The man who would trustingly endeavor to draw a sherry cobbler out of a clam-shell, make a gin sling from cold potatoes, lard oil from railroad spikes, or a mint-julep out of sea weed and chestnut burs—or hopefully essay the concoction of a satisfactory oyster stew from jack-knife-handles and bootlegs, is the only person I can conceive of, sanguine enough to anticipate an evening's pleasure from a city sleigh-ride.

I can readily conceive that in the country, give a man a fast team, a light sleigh, a clear sky, a straight road, a pretty girl, plenty of snow, and a good tavern with a bright ball-room and capital music waiting at his journey's end, the frigid amusement may be made endurable—possibly, to a man enthusiastic enough to seek for pleasure with the thermometer at zero, even desirable.

But in New York, we can't get an unadulterated country sleigh-ride, any more than we can get genuine country milk—neither will bear importation. In both cases some unbargained-for dash of cold water interferes with the purity of the article, and nips in the bud our delusive anticipations.

The conditions necessary to a thorough-bred sleigh-ride can never be present in a great city. In the first place, the snow (an item of some importance) cannot even reach the earth unsullied; it is met in its quiet journey by some aspiring chimney, some impertinent roof, or ambitious spire, all dust-covered and smoke-begrimed, or by some other of the spontaneous nuisances indigenous to a city, and is robbed of its maiden purity, as its first welcome to the lower world—then, mixed with ashes, soot, and pulverulent nastiness of every sort—tainted with dainty perfumes of gas, garbage, markets and slaughter-houses, besides all the volatile filth of six hundred thousand perspiring bipeds (not mentioning hogs, horses, rats, dogs, and jackasses), it comes from upper air to us, expectant citylings—and even then we have to take it second-hand, for it is stopped in its airy transit by countless awnings, the tops of innumerable houses, stages, drays, and hackney-coaches, and the hats and outside apparel of the peripatetic multitude—from all which meddling mediums, it is transferred to the cold charity of the stony pavement, where the first installment, in sorrow for its sullied purity, dissolves itself in discontented tears, and sulkily seeks, by some narrow down-hill track, its grave—the common sewer.

But a persevering snow-storm, which gives its whole attention to the work, sometimes succeeds in covering the streets of Gotham with a pepper-colored mixture, which we accept as snow.

When the air is cold, this peculiar substance cuts up into a kind of greyish sand, as much like real snow, as wild geese are like wooden legs—and when the weather is moist, it degenerates into a muddy, malicious mixture, in which the city flounders, until a drenching rain dilutes the mass into a coffee-colored flood, which sneaks into rivers through back lanes and dirty alleys, leaving the thoroughfares once more practicable.

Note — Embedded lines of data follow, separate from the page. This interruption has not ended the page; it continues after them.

<file path="src/rtl/fdivsqrt_digitgen2.sv">
// fdivsqrt_digitgen2: radix-2 restoring-free division digit generator with OTFC position mask
module fdivsqrt_digitgen2 #(
    parameter int DIVB = 12
) (
    input  logic            clk,
    input  logic            reset_n,
    input  logic            start,
    input  logic            flush,
    input  logic [DIVB:0]   X,
    input  logic [DIVB:0]   D,
    output logic            ready,
    output logic            digit_valid,
    output logic            up,
    output logic            un,
    output logic [DIVB+1:0] C,
    output logic            done,
    output logic            rem_neg,
    output logic            rem_zero
);
    localparam int CW = $clog2(DIVB + 1);
    typedef enum logic [1:0] {IDLE, BUSY, DONE} state_t;
    state_t          state, state_n;
    logic [DIVB+3:0] w, w2, w_n, dd;
    logic [DIVB:0]   dreg;
    logic [DIVB+1:0] c;
    logic [CW-1:0]   cnt;
    logic [3:0]      e;
    logic            up_i, un_i, accept, last;
    always_comb begin
        // |W| < 2 so bits DIVB+3 and DIVB+2 agree; either serves as the sign of 2W
        e       = {w[DIVB+3], w[DIVB+1:DIVB-1]};
        up_i    = ~e[3];
        un_i    = e[3] & (e != 4'b1111);
        w2      = {w[DIVB+2:0], 1'b0};
        dd      = {2'b00, dreg, 1'b0};
        w_n     = up_i ? w2 - dd : un_i ? w2 + dd : w2;
        ready   = state != BUSY;
        digit_valid = state == BUSY;
        up      = digit_valid & up_i;
        un      = digit_valid & un_i;
        C       = digit_valid ? c : '0;
        done    = state == DONE;
        last    = cnt == CW'(DIVB);
        accept  = ready & start & ~flush;
        state_n = flush ? IDLE : accept ? BUSY : (state == BUSY) ? (last ? DONE : BUSY) : IDLE;
    end
    always_ff @(posedge clk or negedge reset_n) begin
        if (!reset_n) begin
            state    <= IDLE;
            w        <= '0;
            dreg     <= '0;
            c        <= '0;
            cnt      <= '0;
            rem_neg  <= 1'b0;
            rem_zero <= 1'b0;
        end else begin
            state <= state_n;
            if (accept) begin
                w        <= {3'b000, X};
                dreg     <= D;
                c        <= {2'b11, {DIVB{1'b0}}};
                cnt      <= '0;
                rem_neg  <= 1'b0;
                rem_zero <= 1'b0;
            end else if (digit_valid && !flush) begin
                w   <= w_n;
                c   <= {c[DIVB+1], c[DIVB+1:1]};
                cnt <= cnt + 1'b1;
                if (last) begin
                    rem_neg  <= w_n[DIVB+3];
                    rem_zero <= w_n == '0;
                end
            end
        end
    end
endmodule
</file>
<file path="config.mk">
export PLATFORM = sky130hd
export DESIGN_NAME = fdivsqrt_digitgen2
export DESIGN_NICKNAME = d
export VERILOG_FILES = /design/src/rtl/fdivsqrt_digitgen2.sv
export SDC_FILE = /design/constraint.sdc
export NUM_CORES = 1
export LEC_CHECK = 0
export CAP_MARGIN = 30
export CORE_MARGIN = 5
export CORE_UTILIZATION = 45
export DETAILED_ROUTE_END_ITERATION = 7
export GPL_ROUTABILITY_DRIVEN = 0
export GPL_TIMING_DRIVEN = 0
export PLACE_DENSITY = 0.64
export RECOVER_POWER = 25
export SYNTH_ARGS = -nofsm -noshare
export SYNTH_HDL_FRONTEND = slang
export SYNTH_SLANG_ARGS = --single-unit
</file>
<file path="constraint.sdc">
create_clock -name clk -period 3.22 [get_ports clk]
set_input_delay 0.966 -clock clk [delete_from_list [all_inputs] [get_ports clk]]
set_output_delay 0.966 -clock clk [all_outputs]
set_load 0.01 [all_outputs]
</file>
==> results.ini, run 1 <==
[status]
status=complete, no violations

[clock_network]
path_clk_slew_ns=0.10
cts_tree=done
insertion_delay_ns=0.31
cts_buffer_depth=2
htreeDepth=2
cts_inserted_buffers=5
cts_root_buffer=clkbuf_8
cts_sinks=51
cts_hold_buf=0

[sta]
max_slew.worst_pin.slew_ns=0.9120
fmax_mhz=316.5
finalHoldViolations=0
min_period_ns=3.160
worst_slew_margin_rel_pct=39.20
fin_crit_sh_pct=98.13
layout_setup_ws_ns=0.06010
finalMaxSlewViolations=0
rsz0062_at_grt=true
fin_worst_skew_ns=0.007238
setup_viol_count_final=0

[power_and_ir_drop]
peakVddDrop_uv=296.6
leakage_nw=1.929
power.density_mw_per_mm2=784.5

[layout]
layout_common_cells=dfrtp_1 (51), clkdlybuf4s50_1 (48), nor2_1 (36), nand2_1 (35), o21ai_0 (30)
finalNonFillerCells=574
diodes=0
final_common_cell=dfrtp_1
fin_nets=531
syn_to_final_growth_pct=22.49
drive_above_1_share_pct=9.746

[critical_path]
worstPathArrival_ns=3.38
critPathMaxStageDelay_ns=0.47
crit_slowest_cell=o41ai_2
path_max_fanout=4
required_ns=3.44
endpoint_kind=flip-flop
path_buf_inv=0
cp-start-kind=flip-flop
critical_path.top_delay_family=compound AO/OA/AOI/OAI gates
crit_chain=ha_2 > fa_2 > nor2b_1 > o211ai_1 > a211oi_2 > o41ai_2 > nand3b_1 > and3_4 > xnor2_4 > nand4b_1 > o31ai_2
crit_type=flip-flop to flip-flop

[logic_synthesis]
yosys_register_bits=51
yosysWarnings=0
avgSynthCellArea_um2=8.841
async_flop_share_pct=100.0
syn-num-nets=471
synth_edf_count=0
synth-main-ff-cell=dfrtp_1
yosysSeqAreaShare_pct=35.12
synth_cells=411
ys_types=66
syn_area_mm2=0.003633

[die]
rows=32
start_util_pct=46.54
dieArea_mm2=0.009971
core_mm2=0.007807
pin_count=51
fp.dieW_um=99.86
die_height_um=99.86

[placed_design]
dp_hpwl_um=7687
dp.cells=563
portBuffers=49
pre_cts_slack_ns=0.04312

[global_routing]
antenna_found_initial=0
grt_max_degree=37
grt_pass1_vias=3404
grt.total_usage_pct=21.44
gr-total-overflow=0
grt_first_pass_wirelength_um=17200

[routing]
first_pass_iters=4
drtIter0Drc=176
drc_errors=0
avgRoutedWirePerCell_um=18.39
drtAntennaViolNets=0
viasPerCell=5.925
vias=3401
drt-total-wl_um=10560

[job]
cap_viol_max_count=0

[worst_hold_path]
worstHoldPathType=flip-flop to flip-flop

## final cells by class
cell class / count / area (um2)
clock buffers: 5 / 68.82
clock inverters: 3 / 46.29
well taps: 102 / 127.6
fillers: 736 / 3357
repair buffers: 53 / 511.7
plain buffers: 22 / 110.1
multi-input cells: 313 / 2216
flip-flops and latches: 51 / 1276
inverters: 25 / 93.84
## power by group
group	leakage, nW	internal [W]	switching (W)
Sequential	0.637	0.000757	0.000139
Combinational	1.24	0.000935	0.00118
Clock	0.0548	0.000235	0.000243
## per-layer routing
| layer | routed length [um] | global-route usage (%) | vias up |
|---|---|---|---|
| met5 | 0 | 0 | - |
| met4 | 136 | 5.357 | 0 |
| met3 | 617 | 3.127 | 14 |
| met2 | 4917 | 35.04 | 113 |
| met1 | 4883 | 29.90 | 1664 |
| li1 | - | - | 1610 |
## Yosys cell counts (4+ instances only)
cell type / count / area share (%)
and2_1: 16 / 2.8
nor2_1: 36 / 3.7
o31ai_1: 4 / 0.83
a21o_1: 8 / 1.7
a21oi_1: 24 / 3.3
buf_2: 5 / 0.69
inv_1: 23 / 2.4
o22ai_1: 6 / 1.0
nand3_1: 5 / 0.69
nand2b_1: 6 / 1.0
nand2_1: 36 / 3.7
a211o_1: 4 / 0.96
ha_1: 28 / 9.6
a31oi_1: 4 / 0.69
nor3_1: 7 / 0.96
clkbuf_1: 15 / 1.5
a22oi_1: 4 / 0.83
o22a_1: 4 / 0.96
dfrtp_1: 51 / 35
a22o_1: 15 / 3.6
nor2b_1: 7 / 1.2
nand4_1: 5 / 0.86
o21ai_0: 31 / 4.3
## logic make-up after synthesis
family                     count (synthesis)  synth area share, %
muxes                                      3               0.8609
adders and majority gates                 30                10.74
xor gates and xnor gates                   5                1.205
buffers and inverters                     47                5.544
DFF                                       51                35.12
AOI/OAI and AO/OA                        144                28.79
and+or+nand+nor                          131                17.73
## flip-flops by register name, indices dropped and copies added (netlist names)
signal and count:
c 14, cnt 4, dreg 13, rem_neg 1, rem_zero 1, state 2
w 16
## worst paths after layout
kind	startpoint	endpoint	slack, ns	cells after the start
worst min register to register	c[13]	c[13]	0.51	1
max in group asynchronous	reset_n	c[3]	1.08	2
min in group asynchronous	reset_n	dreg[5]	0.75	1
worst max-delay path	dreg[0]	rem_zero	0.06	11
worst min-delay path	c[13]	c[13]	0.51	1
worst max register to register	dreg[0]	rem_zero	0.06	11
## per-stage QoR
stage	total power (W)	area (um2)	setup TNS, ns	utilization (%)	hold WS, ns
after floorplan	0.002324	3633	0	-	0.4551
after global placement	0.002765	4252	-23.40	54.46	0.4691
after detailed placement	0.002799	4267	0	54.65	0.4815
after CTS	0.003317	4392	0	56.25	0.5092
after global routing	0.003746	4451	-0.1215	57.00	0.5298
final	0.003492	4451	0	57.00	0.5080
## timing repair
action                     in CTS  in global routing
setup endpoints to repair       2                  9
hold endpoints to repair        0                  0
resized for setup               2                 16
pin swaps                       1                 13
setup buffers                   0                  3
No activity file was read; power rests on OpenSTA's default activity.
==> run 2: changes to the inputs <==
--- a/config.mk
+++ b/config.mk
@@ -5,7 +5,6 @@
 export SDC_FILE = /design/constraint.sdc
 export NUM_CORES = 1
 export LEC_CHECK = 0
-export CAP_MARGIN = 30
 export CORE_MARGIN = 5
 export CORE_UTILIZATION = 45
 export DETAILED_ROUTE_END_ITERATION = 7
@@ -16,3 +15,4 @@
 export SYNTH_ARGS = -nofsm -noshare
 export SYNTH_HDL_FRONTEND = slang
 export SYNTH_SLANG_ARGS = --single-unit
+export TNS_END_PERCENT = 20
==> results.ini, run 2 (synthesized netlist as in run 1, its figures left out) <==
[layout]
largest_reg_flops=16  ; unchanged
syn_to_final_growth_pct=20.80
fin_nets=528  ; -0.56%
layout_common_cells=dfrtp_1 (51), clkdlybuf4s50_1 (48), nor2_1 (36), nand2_1 (35), o21ai_0 (31)
multiInputGateArea_mm2=0.002177  ; -1.8%
final_common_cell=dfrtp_1
drive_above_1_share_pct=7.676  ; -2.1 points
nFillCells=747  ; +1.5%
ff_latch_area_mm2=0.001276  ; unchanged
largest_register=w
diodes=0  ; unchanged
reg.largest.list=w (16), c (14), dreg (13)
fin_util_pct=56.22  ; -0.79 points

[clock_network]
cts_sinks=51  ; unchanged
cts_buffer_depth=2  ; unchanged
path_clk_slew_ns=0.11  ; about the same
cts_root_buffer=clkbuf_8
insertion_delay_ns=0.31  ; about the same
cts_inserted_buffers=5  ; unchanged
htreeDepth=2  ; unchanged
cts_setup_buffers=0  ; unchanged
cts_hold_buf=0  ; unchanged
cts_tree=done

[sta]
finalHoldViolations=0  ; unchanged
fmax_mhz=315.6  ; -0.28%
worst_slew_margin_rel_pct=38.45  ; -0.75 points
fin_worst_skew_ns=0.007395  ; +0.0001570 ns
fin_crit_sh_pct=98.40  ; +0.27 points
setup_viol_count_final=0  ; unchanged
max_slew.worst_pin.slew_ns=0.9233  ; +0.01129 ns
min_period_ns=3.169  ; +0.008737 ns
finalMaxSlewViolations=0  ; unchanged
rsz0062_at_grt=true

[critical_path]
crit_chain=inv_1 > ha_1 > inv_1 > fa_1 > a21o_1 > a221o_1 > a41o_1 > o22ai_4 > o21ai_0 > and3_1 > xnor2_1 > nand4b_1 > o31ai_2
crit_slowest_cell=fa_1
worstPathArrival_ns=3.39  ; about the same
endpoint_kind=flip-flop
cp_common_cell=inv_1
cp-start-kind=flip-flop
r2r_start=w[0]
required_ns=3.44  ; about the same
path_max_fanout=3  ; -1
crit_start=w[0]
crit_type=flip-flop to flip-flop
critPathMaxStageDelay_ns=0.42  ; -0.05 ns

[worst_hold_path]
worstHoldPathType=flip-flop to flip-flop
worstHoldStart=c[13]

[job]
cap_viol_max_count=0  ; unchanged

[placed_design]
portBuffers=49  ; unchanged
dp_hpwl_um=7687  ; unchanged

[routing]
vias=3370  ; -0.91%
viasPerCell=5.902  ; -0.39%
avgRoutedWirePerCell_um=18.27  ; -0.64%
drtAntennaViolNets=0  ; unchanged
first_pass_iters=6  ; +2
drt-total-wl_um=10430  ; -1.2%
drtIter0Drc=178  ; +1.1%
drc_errors=0  ; unchanged

[die]
start_util_pct=46.54  ; unchanged
fp.dieW_um=99.86  ; unchanged
die_height_um=99.86  ; unchanged
dieArea_mm2=0.009971  ; unchanged
core_mm2=0.007807  ; unchanged
rows=32  ; unchanged
pin_count=51  ; unchanged

[global_routing]
grt_max_degree=37  ; unchanged
grt.total_usage_pct=21.44  ; unchanged
grt_first_pass_wirelength_um=17200  ; unchanged
antenna_found_initial=0  ; unchanged
gr-total-overflow=0  ; unchanged
grt_pass1_vias=3404  ; unchanged

[power_and_ir_drop]
totalPowerFinal_w=0.003345  ; -4.2%
power.density_mw_per_mm2=762.0  ; -2.9%
peakVddDrop_uv=300.1  ; +1.2%
leakage_nw=1.911  ; -0.89%

[status]
status=complete, no violations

One week last winter eight inches of snow set our city people crazy, and turned Broadway into a horse purgatory. From Bloomingdale to the Battery, the street was filled with sleighs, cutters, pungs, jumpers and every variety of sled, all full of screeching, screaming men, women and children, in different stages of frigidity and voluntary discomfort, but all seeming, by their actions, to reiterate the cockney sentiment—"Wat's the hodds, long's you're 'appy?"

Every man who could hire or buy a transient interest in a string of bells and a horse, jackass or big dog, went in for an independent ride on his own hook—and those who could not compass this luxury, piled pell-mell into the stage sleighs, a hundred in a heap, each bound to have a sixpence-worth of slushy, slippery, horse locomotion.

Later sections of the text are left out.